WHAT THE EXERCISE ASKS:
Nothing but the lines holding the string "only" should appear in the answer. Copy them from the entries.

Start of DATASET RECORDS

## src/rtl/note_tone_gen_if.sv

```systemverilog
`timescale 1ns/1ps
// Note handshake bundle between the note producer and note_tone_gen.
// Latency: none, wires only.
// Backpressure: producer holds NoteValid/NotePeriod/NoteDuration stable until NoteReady.
//
// Signals:
//   NoteValid    producer -> block   a note is offered
//   NoteReady    block -> producer   note can be accepted this cycle
//   NotePeriod   producer -> block   full tone period in cycles (0/1 = rest)
//   NoteDuration producer -> block   note length in cycles (0 = 1-cycle silent note)
interface note_tone_gen_if #(
    parameter int PERIOD_W = 32,
    parameter int DUR_W    = 24
);
    logic                NoteValid;
    logic                NoteReady;
    logic [PERIOD_W-1:0] NotePeriod;
    logic [DUR_W-1:0]    NoteDuration;

    modport master (
        output NoteValid,
        output NotePeriod,
        output NoteDuration,
        input  NoteReady
    );

    modport slave (
        input  NoteValid,
        input  NotePeriod,
        input  NoteDuration,
        output NoteReady
    );
endinterface

```

## src/rtl/note_tone_gen.sv

```systemverilog
`timescale 1ns/1ps
// Square-wave tone generator playing (period, duration) notes back-to-back via a 1-entry pending buffer.
// Latency: an accepted note starts the cycle after the transfer (or right after the current note); NoteDone one cycle after its last cycle.
// Backpressure: NoteReady drops while a note is pending or Stop is high.
//
// Ports:
//   clk, rst_n   clock (rising edge), asynchronous active-low reset
//   note         slave side of note_tone_gen_if (NoteValid/NoteReady/NotePeriod/NoteDuration)
//   Stop         synchronous abort of the current and pending note
//   ToneOut      square-wave audio output
//   Busy         a note is playing or pending
//   NoteDone     one-cycle pulse after a note completes normally
module note_tone_gen #(
    parameter int PERIOD_W = 32,
    parameter int DUR_W    = 24
) (
    input  logic           clk,
    input  logic           rst_n,
    note_tone_gen_if.slave note,
    input  logic           Stop,
    output logic           ToneOut,
    output logic           Busy,
    output logic           NoteDone
);

    typedef enum logic {
        IDLE = 1'b0,
        PLAY = 1'b1
    } state_t;

    state_t              state;
    logic [PERIOD_W-1:0] per;
    logic [PERIOD_W-1:0] phase_cnt;
    logic [DUR_W-1:0]    dur_cnt;
    logic                zero_dur;

    logic                pend_vld;
    logic [PERIOD_W-1:0] pend_per;
    logic [DUR_W-1:0]    pend_dur;

    logic                xfer;
    logic                last_cyc;
    logic                load_pend;
    logic                load_new;
    logic [PERIOD_W-1:0] src_per;
    logic [DUR_W-1:0]    src_dur;
    logic [PERIOD_W-1:0] phase_nxt;

    assign note.NoteReady = !pend_vld && !Stop;
    assign xfer           = note.NoteValid && note.NoteReady;

    // dur_cnt holds the cycles left including the current one, so 1 marks the last cycle.
    assign last_cyc = (state == PLAY) && (dur_cnt == DUR_W'(1));

    // The pending note always wins at the end of a note; a fresh note only loads
    // directly when nothing is queued ahead of it.
    always_comb begin
        load_pend = last_cyc && pend_vld;
        load_new  = xfer && ((state == IDLE) || (last_cyc && !pend_vld));
        src_per   = load_pend ? pend_per : note.NotePeriod;
        src_dur   = load_pend ? pend_dur : note.NoteDuration;
    end

    // Periods below 2 are rests: the phase counter is parked at 0.
    always_comb begin
        phase_nxt = '0;
        if (per >= PERIOD_W'(2) && phase_cnt != per - PERIOD_W'(1)) begin
            phase_nxt = phase_cnt + PERIOD_W'(1);
        end
    end

    // High for the first floor(Per/2) cycles of each period, so odd periods run longer low.
    assign ToneOut = (state == PLAY) && (per >= PERIOD_W'(2)) &&
                     (phase_cnt < (per >> 1)) && !zero_dur;
    assign Busy    = (state == PLAY) || pend_vld;

    always_ff @(posedge clk or negedge rst_n) begin
        if (!rst_n) begin
            state     <= IDLE;
            per       <= '0;
            phase_cnt <= '0;
            dur_cnt   <= '0;
            zero_dur  <= 1'b0;
            pend_vld  <= 1'b0;
            pend_per  <= '0;
            pend_dur  <= '0;
            NoteDone  <= 1'b0;
        end else if (Stop) begin
            // Abort drops both notes silently; a NoteDone already on the output has had its cycle.
            state     <= IDLE;
            per       <= '0;
            phase_cnt <= '0;
            dur_cnt   <= '0;
            zero_dur  <= 1'b0;
            pend_vld  <= 1'b0;
            NoteDone  <= 1'b0;
        end else begin
            NoteDone <= last_cyc;

            if (load_pend || load_new) begin
                state     <= PLAY;
                per       <= src_per;
                phase_cnt <= '0;
                dur_cnt   <= (src_dur == '0) ? DUR_W'(1) : src_dur;
                zero_dur  <= (src_dur == '0);
            end else if (last_cyc) begin
                state     <= IDLE;
                per       <= '0;
                phase_cnt <= '0;
                dur_cnt   <= '0;
                zero_dur  <= 1'b0;
            end else if (state == PLAY) begin
                // Not the last cycle, so dur_cnt >= 2 here and cannot underflow.
                dur_cnt   <= dur_cnt - DUR_W'(1);
                phase_cnt <= phase_nxt;
            end

            if (load_pend) begin
                pend_vld <= 1'b0;
            end else if (xfer && !load_new) begin
                pend_vld <= 1'b1;
                pend_per <= note.NotePeriod;
                pend_dur <= note.NoteDuration;
            end
        end
    end

endmodule

```

## src/flat_wrapper.sv

```systemverilog
// flat-port wrapper written by rule: the top's interface ports become plain ports
module note_tone_gen_flat 
#(
    parameter int PERIOD_W = 32,
    parameter int DUR_W    = 24
)
  (clk, rst_n, Stop, ToneOut, Busy, NoteDone, note_NoteValid, note_NotePeriod, note_NoteDuration, note_NoteReady);
  note_tone_gen_if #(.PERIOD_W(PERIOD_W), .DUR_W(DUR_W)) note_i ();
  input  logic clk;
  input  logic rst_n;
  input  logic Stop;
  output logic ToneOut;
  output logic Busy;
  output logic NoteDone;
  input wire logic [$bits(note_i.NoteValid)-1:0] note_NoteValid;
  input wire logic [$bits(note_i.NotePeriod)-1:0] note_NotePeriod;
  input wire logic [$bits(note_i.NoteDuration)-1:0] note_NoteDuration;
  output wire logic [$bits(note_i.NoteReady)-1:0] note_NoteReady;
  assign note_i.NoteValid = note_NoteValid;
  assign note_i.NotePeriod = note_NotePeriod;
  assign note_i.NoteDuration = note_NoteDuration;
  assign note_NoteReady = note_i.NoteReady;
  note_tone_gen #(.PERIOD_W(PERIOD_W), .DUR_W(DUR_W)) u_core (.clk(clk), .rst_n(rst_n), .note(note_i), .Stop(Stop), .ToneOut(ToneOut), .Busy(Busy), .NoteDone(NoteDone));
endmodule
```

End of DATASET RECORDS

EXERCISE RESULT:
// Latency: none, wires only.
    // The pending note always wins at the end of a note; a fresh note only loads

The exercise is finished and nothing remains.